[Data]:
╭──

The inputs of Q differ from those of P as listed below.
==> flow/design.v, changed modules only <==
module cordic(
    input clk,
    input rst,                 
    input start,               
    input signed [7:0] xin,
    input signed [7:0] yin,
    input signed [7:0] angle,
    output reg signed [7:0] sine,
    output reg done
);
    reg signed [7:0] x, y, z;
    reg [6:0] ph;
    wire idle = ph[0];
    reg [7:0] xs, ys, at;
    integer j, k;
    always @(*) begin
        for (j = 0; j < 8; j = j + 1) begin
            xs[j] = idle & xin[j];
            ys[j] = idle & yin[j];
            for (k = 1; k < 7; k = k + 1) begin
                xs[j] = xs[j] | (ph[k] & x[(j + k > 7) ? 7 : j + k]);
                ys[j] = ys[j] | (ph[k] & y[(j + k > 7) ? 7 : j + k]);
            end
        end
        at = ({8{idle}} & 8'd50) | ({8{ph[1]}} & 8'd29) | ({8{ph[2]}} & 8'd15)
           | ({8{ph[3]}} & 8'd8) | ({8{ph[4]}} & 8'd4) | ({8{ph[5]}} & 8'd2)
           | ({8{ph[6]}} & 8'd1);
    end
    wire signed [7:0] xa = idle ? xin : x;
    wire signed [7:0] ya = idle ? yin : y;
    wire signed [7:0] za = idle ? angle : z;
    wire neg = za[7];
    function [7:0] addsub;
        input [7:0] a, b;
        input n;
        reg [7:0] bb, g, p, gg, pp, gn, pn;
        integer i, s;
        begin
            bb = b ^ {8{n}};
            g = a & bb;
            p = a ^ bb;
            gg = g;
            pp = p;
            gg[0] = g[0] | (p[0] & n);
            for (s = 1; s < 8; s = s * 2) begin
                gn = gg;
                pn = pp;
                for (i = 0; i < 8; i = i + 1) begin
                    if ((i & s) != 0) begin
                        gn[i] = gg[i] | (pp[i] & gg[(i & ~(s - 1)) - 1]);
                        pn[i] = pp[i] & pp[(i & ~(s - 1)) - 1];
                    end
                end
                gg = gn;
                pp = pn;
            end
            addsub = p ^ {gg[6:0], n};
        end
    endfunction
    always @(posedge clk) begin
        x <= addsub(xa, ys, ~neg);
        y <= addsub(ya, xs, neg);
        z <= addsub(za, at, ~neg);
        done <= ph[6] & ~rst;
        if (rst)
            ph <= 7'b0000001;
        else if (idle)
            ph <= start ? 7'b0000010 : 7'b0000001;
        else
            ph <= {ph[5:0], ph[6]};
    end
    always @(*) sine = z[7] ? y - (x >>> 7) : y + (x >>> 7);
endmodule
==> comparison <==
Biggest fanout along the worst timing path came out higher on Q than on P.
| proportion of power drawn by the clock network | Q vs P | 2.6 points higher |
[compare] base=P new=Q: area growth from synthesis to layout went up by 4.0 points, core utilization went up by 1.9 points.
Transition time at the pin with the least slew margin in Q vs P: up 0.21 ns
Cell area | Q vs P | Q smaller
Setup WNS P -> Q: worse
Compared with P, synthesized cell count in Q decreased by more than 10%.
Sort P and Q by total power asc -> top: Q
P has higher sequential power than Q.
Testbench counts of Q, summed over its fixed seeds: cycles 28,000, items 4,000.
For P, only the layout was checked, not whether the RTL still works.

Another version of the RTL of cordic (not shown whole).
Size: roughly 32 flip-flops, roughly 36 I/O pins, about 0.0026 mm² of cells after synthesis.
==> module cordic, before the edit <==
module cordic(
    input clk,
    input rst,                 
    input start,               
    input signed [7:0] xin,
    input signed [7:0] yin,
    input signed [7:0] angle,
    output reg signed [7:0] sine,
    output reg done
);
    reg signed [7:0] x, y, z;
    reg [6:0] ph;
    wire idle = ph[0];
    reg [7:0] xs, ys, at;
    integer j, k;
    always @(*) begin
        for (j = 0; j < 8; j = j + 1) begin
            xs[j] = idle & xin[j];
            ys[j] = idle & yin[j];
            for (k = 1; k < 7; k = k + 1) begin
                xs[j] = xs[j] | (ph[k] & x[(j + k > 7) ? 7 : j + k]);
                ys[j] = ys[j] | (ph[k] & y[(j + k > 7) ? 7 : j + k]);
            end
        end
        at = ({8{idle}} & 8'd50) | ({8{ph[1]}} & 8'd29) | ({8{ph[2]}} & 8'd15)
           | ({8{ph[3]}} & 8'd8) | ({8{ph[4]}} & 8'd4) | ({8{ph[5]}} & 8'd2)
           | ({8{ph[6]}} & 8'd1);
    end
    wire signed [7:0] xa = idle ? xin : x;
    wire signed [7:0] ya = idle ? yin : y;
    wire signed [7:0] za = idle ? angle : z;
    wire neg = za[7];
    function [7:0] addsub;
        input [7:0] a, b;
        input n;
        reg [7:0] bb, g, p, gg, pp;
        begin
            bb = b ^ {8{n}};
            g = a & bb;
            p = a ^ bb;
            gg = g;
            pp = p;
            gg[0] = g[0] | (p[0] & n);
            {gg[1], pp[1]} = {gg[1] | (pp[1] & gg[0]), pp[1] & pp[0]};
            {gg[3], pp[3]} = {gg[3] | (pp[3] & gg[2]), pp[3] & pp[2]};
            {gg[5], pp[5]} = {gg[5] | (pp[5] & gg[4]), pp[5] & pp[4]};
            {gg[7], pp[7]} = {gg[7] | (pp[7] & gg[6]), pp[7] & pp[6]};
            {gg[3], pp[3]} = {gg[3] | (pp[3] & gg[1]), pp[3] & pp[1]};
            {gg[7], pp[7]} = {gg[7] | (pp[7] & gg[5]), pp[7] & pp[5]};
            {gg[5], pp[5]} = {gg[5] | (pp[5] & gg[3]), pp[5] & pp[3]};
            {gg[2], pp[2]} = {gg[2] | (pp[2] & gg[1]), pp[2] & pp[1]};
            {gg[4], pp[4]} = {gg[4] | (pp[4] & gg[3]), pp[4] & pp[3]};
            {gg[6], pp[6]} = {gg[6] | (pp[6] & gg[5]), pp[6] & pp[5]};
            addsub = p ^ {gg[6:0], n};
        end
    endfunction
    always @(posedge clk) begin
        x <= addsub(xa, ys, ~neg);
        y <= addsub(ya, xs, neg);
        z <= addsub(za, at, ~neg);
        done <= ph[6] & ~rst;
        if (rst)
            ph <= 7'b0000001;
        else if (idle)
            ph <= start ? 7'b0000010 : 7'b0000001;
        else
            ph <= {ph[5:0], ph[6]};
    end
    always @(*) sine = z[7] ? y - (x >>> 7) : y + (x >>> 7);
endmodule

╰──

[Work required]: Where does the string "from" appear in the records? Copy every line that holds it.

[Exercise answer]:
The inputs of Q differ from those of P as listed below.
[compare] base=P new=Q: area growth from synthesis to layout went up by 4.0 points, core utilization went up by 1.9 points.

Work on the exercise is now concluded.